Grèves, marche nationale et bras de fer annoncé : la coalition syndicale de la santé refuse que le passif social soit enterré au détriment des populations et des travailleurs.
 
L’année 2026 s’ouvre sous le signe de la tension sociale dans le secteur de la santé. La coalition syndicale Jonction des luttes And Gueusseum–Satsus a officiellement lancé, ce mercredi 7 janvier, le premier jalon de son sixième plan d’actions, un calendrier de mobilisation progressive destiné à contraindre l’État à honorer ses engagements sociaux longtemps ignorés. Une lutte que les syndicalistes disent mener à contrecœur, mais rendue inévitable par le mépris persistant des autorités et l’aggravation des conditions de travail et de prise en charge des patients.
 
 
Une année qui commence par des grèves, faute de réformes
 
Face à la presse hier, les responsables syndicaux regrettent que la nouvelle année débute par des grèves plutôt que par des avancées concrètes pour les populations. Ils rappellent que l’accès financier et géographique à des infrastructures sanitaires conformes aux normes relève d’un droit constitutionnel, et non d’un privilège.

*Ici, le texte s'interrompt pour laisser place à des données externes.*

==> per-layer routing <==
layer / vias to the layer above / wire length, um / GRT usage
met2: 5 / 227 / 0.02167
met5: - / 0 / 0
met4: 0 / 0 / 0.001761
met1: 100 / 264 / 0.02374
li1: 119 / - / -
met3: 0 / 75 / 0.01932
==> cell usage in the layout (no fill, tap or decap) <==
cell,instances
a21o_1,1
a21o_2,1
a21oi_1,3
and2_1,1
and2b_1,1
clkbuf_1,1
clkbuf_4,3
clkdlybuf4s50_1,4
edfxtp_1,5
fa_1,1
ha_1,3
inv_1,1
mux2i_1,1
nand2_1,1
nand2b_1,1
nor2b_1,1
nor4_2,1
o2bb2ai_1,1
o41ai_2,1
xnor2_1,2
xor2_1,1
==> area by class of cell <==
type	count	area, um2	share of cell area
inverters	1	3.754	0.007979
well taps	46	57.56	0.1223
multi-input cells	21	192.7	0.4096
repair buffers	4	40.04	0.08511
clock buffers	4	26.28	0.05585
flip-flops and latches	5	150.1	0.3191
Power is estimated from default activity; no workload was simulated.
<file path="./config.mk">
export PLATFORM = sky130hd
export DESIGN_NAME = cnt12
export DESIGN_NICKNAME = cnt12
export VERILOG_FILES = /design/flow/design.v
export SDC_FILE = /design/flow/constraint.sdc
export NUM_CORES = 4
export LEC_CHECK = 1
export CORE_AREA = 10 10 70 70
export DIE_AREA = 0 0 80 80
export SYNTH_HDL_FRONTEND = slang
</file>
<file path="./constraint.sdc">
current_design cnt12

set clk_period 1.1
set clk_io_pct 0.2

create_clock -name clk0 -period $clk_period [get_ports {clk}]

set non_clock_inputs [all_inputs -no_clocks]
set_input_delay [expr $clk_period * $clk_io_pct] -clock clk0 $non_clock_inputs
set_output_delay [expr $clk_period * $clk_io_pct] -clock clk0 [all_outputs]
</file>
<file path="./design.v">
`timescale 1ns / 1ps
module cnt12( 
input clk, 
output logic [3:0] q = 4'b0000 
); 
always @(posedge clk) begin 
if (q == 12) 
    q <= 4'b0000; 
else 
    q <= q + 1; 
end 
endmodule
</file>
<file path="./run.sh">
#!/bin/bash
# OpenROAD 26Q1-2900-gdf79404cd8, Yosys 0.63+post, stock flow scripts
make -C /OpenROAD-flow-scripts/flow DESIGN_CONFIG=/design/flow/config.mk WORK_HOME=/design/flow/orfs finish
</file>
==> impl_metrics.json <==
{
  "avgSynthCellArea_um2": 9.94,
  "overflow": 0,
  "cts-root-buf": "clkbuf_4",
  "slowest_delay_ns": 0.32,
  "utilization_pct": 10.9,
  "drc": 0,
  "portBuffers": 4,
  "gp_congestion": 0.696,
  "critPathSlowestCell": "dfxtp_2",
  "detail-route-antenna-nets": 0,
  "synth.distinct_cells": 10,
  "cts_buffer_depth": 2,
  "num_antenna_cells": 0,
  "synth_area_um2": 179,
  "numClockSinks": 4,
  "largest-register": "q",
  "warnings": 26,
  "vdd_drop_max_mv": 0.175,
  "yosys.area.top_type_share_pct": 44.8,
  "firstDrtPassIters": 2,
  "die_area_um2": 6400,
  "dieHeight_um": 80,
  "final_layout_size_suffix_gt1_share_pct": 54.8,
  "num_vias": 177,
  "synthArstFlopShare_pct": 0,
  "worst_ep_arrival_time_ns": 1.19,
  "clkTransAtPathRegs_ns": 0.04,
  "cp-start-kind": "flop",
  "placementRows": 21,
  "cp.required_ns": 1.22,
  "areaGrowthSynthToFinish_pct": 108,
  "layout_min_cycle_time_ns": 1.07,
  "fmax_mhz": 935,
  "cts_tree": "built",
  "pre_cts_ws_ns": -0.0172,
  "synth_stat.cells": 18,
  "tightest_slew_ns": 0.156,
  "p_total_w": 0.000336,
  "critPathKind": "flop to flop",
  "insertion_delay_ns": 0.24,
  "leakagePower_nw": 0.158,
  "yosys_warnings": 0,
  "top_area_cell": "dfxtp_1",
  "hold_viol_final": 0,
  "io-pin-count": 5,
  "relSlewSlack_pct": 89.5,
  "htreeDepth": 1,
  "antenna_found_initial": 0,
  "routed_wl_um": 572,
  "outcome": "complete, no violations",
  "wl_per_cell_um": 7.43,
  "largest_reg_flops": 4,
  "grt_max_degree": 6,
  "first_iter_violations": 1,
  "path_cells": "buf_6 > inv_2 > ha_4 > a21oi_1 > mux2_2",
  "synth-edff-count": 0,
  "hold_path_class": "flop to flop",
  "drv_cap": 0,
  "topCellsByArea": "dfxtp_1, ha_1, inv_1",
  "fp_util_pct": 5.24,
  "vias_per_cell": 2.30,
  "setup_slack_ns": 0.0303,
  "core_area_um2": 3420,
  "yosys_area_um2": 179,
  "grt_pass1_vias": 206,
  "skew_ns": 0.00558,
  "flop_cell": "dfxtp_1",
  "yosys-top-cells-count": "dfxtp_1, inv_1, a31oi_1, ha_1",
  "grt_use_total_pct": 1.90,
  "p_per_area_nw_per_um2": 900,
  "postSynthSeqShare_pct": 44.8,
  "cts_made_buffers": 3,
  "cp_max_fo": 4,
  "synth_flops": 4,
  "synthCells": 18,
  "finalCritPeriodShare_pct": 97.2,
  "setup_viol": 0,
  "largestRegisters": "q (4)",
  "grt_pass1_wl_um": 924,
  "die_x_um": 80,
  "slew_violations": 0,
  "hpwl_um": 312,
  "cp-end-kind": "flop",
  "cts_hold_buf": 0
}
[metrics by stage]
stage | area (µm²) | std cells | setup TNS (ns) | hold WS [ns]
CTS | 355 | 76 | 0 | 0.522
global route | 373 | 77 | -0.00331 | 0.547
floorplan | 179 | 18 | 0 | 0.453
detailed placement | 284 | 69 | -0.0233 | 0.508
finish | 373 | 77 | 0 | 0.527
global placement | 284 | 69 | 0 | 0.516
[timing repair]
item / CTS / global route
setup endpoints to repair: 5 / 2
buffers inserted: 4 / 1
pin swaps: 2 / 2
resized: 14 / 3
[report_power, final]
part	internal, W	total [W]	switching (W)
Clock	0.000123	0.000192	0.0000698
Sequential	0.000143	0.000143	0
Combinational	0	0.000000000109	0
Total	0.000266	0.000336	0.0000698
[cells by family after synthesis]
logic type | after synthesis | synth area share (%)
AOI/OAI and AO/OA | 4 | 15.4
buffers and inverters | 4 | 8.39
DFF | 4 | 44.8
and+or+nand+nor | 3 | 11.2
adders and majority gates | 2 | 14.0
muxes | 1 | 6.29
[critical path, delay by kind of cell (launching register included)]
family | cells | cell delay [ns]
DFF | 1 | 0.32
adders and majority gates | 1 | 0.14
buffers and inverters | 2 | 0.17
muxes | 1 | 0.25
AOI/OAI and AO/OA | 1 | 0.06
[layout make-up]
class,instances,area [µm²]
Inverter,4,17.5
Fill cell,397,3040
Tap cell,46,57.6
Timing Repair Buffer,10,91.3
Multi-Input combinational cell,10,96.3
Clock buffer,3,22.5
Sequential cell,4,87.6
[layout by cell type, fill, tap and decap left out, types with 2 or more instances in the layout]
master         netlist  routed
a31oi_1              2       2
buf_4                0       3
buf_6                0       3
clkbuf_4             0       3
dfxtp_2              0       3
dlygate4sd2_1        0       4
inv_1                4       2
[worst paths after layout]
check                           from    to  slack, ns  cells past startpoint
worst min register to register  q[0]  q[0]       0.53                      2
worst max-delay path            q[1]  q[2]       0.03                      5
worst min-delay path            q[0]  q[0]       0.53                      2
worst max register to register  q[1]  q[2]       0.03                      5
[per-layer routing]
metal | part of all wire [%] | GRT usage [%] | up-vias | routed length [µm]
met1 | 42 | 1.79 | 79 | 240
met5 | 0 | 0 | - | 0
met2 | 38 | 2.57 | 8 | 215
met4 | 1.7 | 0.528 | 0 | 10
met3 | 19 | 2.27 | 2 | 106
li1 | - | - | 88 | -
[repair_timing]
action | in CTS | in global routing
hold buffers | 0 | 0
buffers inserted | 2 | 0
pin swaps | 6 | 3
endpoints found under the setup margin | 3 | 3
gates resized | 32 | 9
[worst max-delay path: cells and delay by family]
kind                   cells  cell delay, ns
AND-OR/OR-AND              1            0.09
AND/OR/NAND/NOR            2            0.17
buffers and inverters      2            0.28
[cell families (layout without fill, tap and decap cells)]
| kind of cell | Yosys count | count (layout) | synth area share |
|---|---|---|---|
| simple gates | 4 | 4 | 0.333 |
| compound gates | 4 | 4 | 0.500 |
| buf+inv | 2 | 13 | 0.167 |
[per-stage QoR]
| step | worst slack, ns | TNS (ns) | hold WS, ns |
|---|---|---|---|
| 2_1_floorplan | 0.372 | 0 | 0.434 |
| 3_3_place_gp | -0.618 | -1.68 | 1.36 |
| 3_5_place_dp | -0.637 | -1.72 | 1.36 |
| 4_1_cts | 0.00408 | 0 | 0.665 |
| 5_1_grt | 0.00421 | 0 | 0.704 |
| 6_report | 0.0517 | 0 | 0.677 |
==> flow/design.v <==
`timescale 1ns / 1ps
module adder4(
    input [3:0] a,
    input [3:0] b,
    input cin,
    output [3:0] s, 
    output cout, 
    output pg, gg
    );
    logic [4:0] c; 
    assign c[0] = cin; 
    genvar i; 
    generate 
    for (i = 0; i < 4; i = i + 1) 
    begin: add 
        assign s[i] = a[i] ^ b[i] ^ c[i]; 
        assign c[i+1] = (a[i] & b[i]) | ((a[i] ^ b[i]) & c[i]); 
    end 
    endgenerate 
    assign cout = c[4]; 
endmodule
module adder16(
    input [15:0] a,
    input [15:0] b,
    input cin,
    output [15:0] s,
    output cout, 
    output pg, gg
    );
    logic [3:0] c;
    logic [3:0] p, g;
    assign c[0] = cin;
   genvar i;
   generate
   for(i = 0; i < 4; i = i+ 1)
   begin: add
   adder4 name0(.a(a[4*i+3:4*i]), .b(b[4*i+3:4*i]), .cin(c[i]), .s(s[4*i+3:4*i]), .cout(), .pg(p[i]), .gg(g[i]));  
   end
   endgenerate
endmodule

Dans un souci de respect des valeurs religieuses et culturelles, la coalition a annoncé un léger réaménagement de son calendrier. La grève de 72 heures, troisième jalon du plan d’actions, est décalée de 24 heures en raison de la célébration du solennel Appel religieux de Seydina Limamou Laye. Elle se tiendra finalement les mercredi 21, jeudi 22 et vendredi 23 janvier 2026, sans observance du service minimum, signe d’un durcissement assumé du mouvement.

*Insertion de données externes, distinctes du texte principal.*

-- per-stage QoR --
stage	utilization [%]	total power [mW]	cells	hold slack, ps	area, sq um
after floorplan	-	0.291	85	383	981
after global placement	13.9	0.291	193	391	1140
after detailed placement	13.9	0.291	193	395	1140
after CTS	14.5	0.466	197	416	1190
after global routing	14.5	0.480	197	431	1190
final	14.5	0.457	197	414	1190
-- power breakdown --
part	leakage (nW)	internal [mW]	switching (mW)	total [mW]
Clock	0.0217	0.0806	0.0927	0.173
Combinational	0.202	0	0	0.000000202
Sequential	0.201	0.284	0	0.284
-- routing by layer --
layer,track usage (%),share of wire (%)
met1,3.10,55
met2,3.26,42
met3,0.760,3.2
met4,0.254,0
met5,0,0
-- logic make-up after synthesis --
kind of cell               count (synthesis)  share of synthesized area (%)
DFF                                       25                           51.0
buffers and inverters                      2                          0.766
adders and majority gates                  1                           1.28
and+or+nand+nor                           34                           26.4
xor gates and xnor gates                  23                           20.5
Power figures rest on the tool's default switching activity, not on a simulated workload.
`timescale 1ns/1ps
module display_driver (
    input  wire clk,          
    input  wire rst,          
    input  wire [7:0] data,   
    output wire [6:0] seg,    
    output reg  [1:0] anode   
);
    wire cnt_en;
    clk_en #(
        .MAX(8)       
    ) enable_inst (   
        .clk(clk),
        .rst(rst),
        .ce (cnt_en)
    );
    wire digit_sel;
    counter #(
        .N(1)
    ) counter_inst (
        .clk(clk),
        .rst(rst),
        .en (cnt_en),
        .cnt(digit_sel)
    );
    wire [3:0] digit_val;
    assign digit_val = (digit_sel == 1'b0) ? data[3:0] : data[7:4];
    bin2seg decoder_inst (
        .bin(digit_val),
        .seg(seg)
    );
    always @(*) begin
        anode = 2'b11;             
        anode[digit_sel] = 1'b0;   
    end
endmodule
`timescale 1ns/1ps
module display_top (
    input  wire clk,          
    input  wire btnu,         
    input  wire [7:0]  sw,    
    output wire [6:0]  seg,   
    output wire [7:0]  an,    
    output wire dp            
);
    display_driver driver_inst (
        .clk  (clk),
        .rst  (btnu),
        .data (sw),
        .seg  (seg),
        .anode(an[1:0])
    );
    assign an[7:2] = 6'b11_1111;
    assign dp = 1'b1;
endmodule
`design.v`:
```
`timescale 1ns/1ps
module clk_en #(
    parameter MAX = 4   
)(
    input  wire clk,   
    input  wire rst,   
    output reg  ce     
);
    reg [$clog2(MAX)-1:0] cnt;
    always @(posedge clk) begin
        if (rst) begin
            ce  <= 1'b0;   
            cnt <= 0;      
        end
        else if (cnt == MAX-1) begin
            ce  <= 1'b1;   
            cnt <= 0;      
        end
        else begin
            ce   <= 1'b0;         
            cnt  <= cnt + 1'b1;   
        end
    end
endmodule
`timescale 1ns/1ps
module debounce (
    input  wire clk,     
    input  wire rst,     
    input  wire pin,     
    output wire state,   
    output wire press    
);
    localparam SHIFT_LEN = 4;   
    localparam MAX       = 2;   
    wire ce_sample;
    reg sync0, sync1;
    reg [SHIFT_LEN-1:0] shift_reg;
    reg debounced, delayed;
    clk_en #(
        .MAX(MAX)
    ) clock_inst (
        .clk(clk),
        .rst(rst),
        .ce (ce_sample)
    );
    always @(posedge clk) begin
        if (rst) begin
            sync0     <= 0;
            sync1     <= 0;
            shift_reg <= 0;
            debounced <= 0;
            delayed   <= 0;
        end else begin
            sync1 <= sync0;
            sync0 <= pin;
            if (ce_sample) begin
                shift_reg <= {shift_reg[SHIFT_LEN-2:0], sync1};
                if (&shift_reg)
                    debounced <= 1;
                else if (~|shift_reg)
                    debounced <= 0;
            end
            delayed <= debounced;
        end
    end
    assign state = debounced;
    assign press = debounced & ~delayed;
endmodule
`timescale 1ns / 1ps
module uart_top (
    input  wire clk,
    input  wire btnu,
    input  wire btnd,
    input  wire [7:0] sw,
    output wire tx,
    output wire led17_g
  );
    wire tx_en;
    debounce debounce_inst (
        .clk  (clk),
        .rst  (btnu),
        .pin  (btnd),
        .state(),       
        .press(tx_en)
    );
    uart_tx uart_tx_inst (
        .clk  (clk),
        .rst  (btnu),
        .start(tx_en),
        .data (sw),
        .tx   (tx),
        .busy (led17_g)
    );
endmodule
`timescale 1ns/1ps
module uart_tx (
    input  wire clk,          
    input  wire rst,          
    input  wire start,        
    input  wire [7:0] data,   
    output reg  tx,           
    output reg  busy          
);
    localparam IDLE               = 2'd0,
               TRANSMIT_START_BIT = 2'd1,
               TRANSMIT_DATA      = 2'd2,
               TRANSMIT_STOP_BIT  = 2'd3;
    reg [1:0] current_state;
    localparam CLK_FREQ = 100_000_000;
    localparam BAUDRATE = 9600;
    localparam MAX = 2;   
    localparam CNT_WIDTH = $clog2(MAX);
    reg [CNT_WIDTH-1:0] baud_count;
    reg [7:0] shift_reg;
    reg [2:0] current_bit_index;
    always @(posedge clk) begin
        if (rst) begin
            current_state     <= IDLE;
            tx                <= 1'b1;
            busy              <= 1'b0;
            shift_reg         <= 8'd0;
            current_bit_index <= 3'd0;
            baud_count        <= 0;
        end else begin
            case (current_state)
                IDLE: begin
                    tx   <= 1'b1;
                    busy <= 1'b0;
                    if (start) begin
                        shift_reg         <= data;
                        current_bit_index <= 3'd0;
                        baud_count        <= 0;
                        current_state     <= TRANSMIT_START_BIT;
                    end
                end
                TRANSMIT_START_BIT: begin
                    tx   <= 1'b0;
                    busy <= 1'b1;
                    if (baud_count == (MAX - 1)) begin
                        baud_count    <= 0;
                        current_state <= TRANSMIT_DATA;
                    end else begin
                        baud_count <= baud_count + 1;
                    end
                end
                TRANSMIT_DATA: begin
                    tx   <= shift_reg[0];
                    busy <= 1'b1;
                    if (baud_count == (MAX - 1)) begin
                        shift_reg <= shift_reg >> 1;
                        if (current_bit_index == 3'd7) begin
                            current_state <= TRANSMIT_STOP_BIT;
                        end else begin
                            current_bit_index <= current_bit_index + 1;
                        end
                        baud_count <= 0;
                    end else begin
                        baud_count <= baud_count + 1;
                    end
                end
                TRANSMIT_STOP_BIT: begin
                    tx   <= 1'b1;
                    busy <= 1'b1;
                    if (baud_count == (MAX - 1)) begin
                        current_state <= IDLE;
                        baud_count    <= 0;
                    end else begin
                        baud_count <= baud_count + 1;
                    end
                end
                default: begin
                    current_state <= IDLE;
                end
            endcase
        end
    end
endmodule
```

Avant cela, une marche nationale est prévue le 14 janvier, deuxième jalon d’une mobilisation que les syndicats qualifient de «responsable mais déterminée».
 
 
196 heures de soins perdues, la responsabilité de l’état pointée
 
Les leaders de la Jonction And Gueusseum–Satsus estiment que le gouvernement porte l’entière responsabilité des perturbations du service public de santé. Ils rappellent que les populations ont déjà été privées de 196 heures de soins et de services, conséquence directe, selon eux, du refus de l’État de solder un passif social pourtant reconnu.
 
 
Train de vie de l’Etat et austérité pour la santé
 
L’indignation syndicale est d’autant plus vive que, parallèlement aux appels à la rigueur adressés aux travailleurs, l’État ne consent, selon eux, aucun sacrifice. La coalition fustige l’augmentation du train de vie des institutions, avec la bénédiction de l’Assemblée nationale. Cette dernière est accusée d’avoir réduit de 18% le budget du ministère de la Santé, tout en affichant ostensiblement des signes d’opulence, notamment à travers des véhicules de luxe «dernier cri». Une situation jugée indécente face à la précarité des structures sanitaires et à la démotivation croissante du personnel.
 
 
 
Désillusion après le discours présidentiel
 
La déception est également palpable vis-à-vis du discours tant attendu du président de la République, Bassirou Diomaye Faye. Pour la Jonction des luttes And Gueusseum–Satsus, cette allocution n’a pas répondu aux attentes placées dans l’avènement d’un système sanitaire et social plus préventif, plus résilient, plus performant et plus motivant. Au contraire, estiment-ils, elle a fini d’installer un climat de désespoir et de désillusion, tant chez les professionnels de santé que chez les populations.
Malgré les désagréments pour les usagers, la coalition syndicale dit assumer pleinement cette lutte qu’elle qualifie de combat pour la dignité, la justice sociale et le droit à la santé. Elle appelle les populations à comprendre le sens de la mobilisation et interpelle solennellement les autorités sur l’urgence d’un dialogue sincère et d’actes concrets. Faute de quoi, préviennent les syndicalistes, la jonction des luttes And Gueusseum–Satsus est résolument engagée dans un bras de fer dont l’issue dépend désormais de la volonté politique de l’État.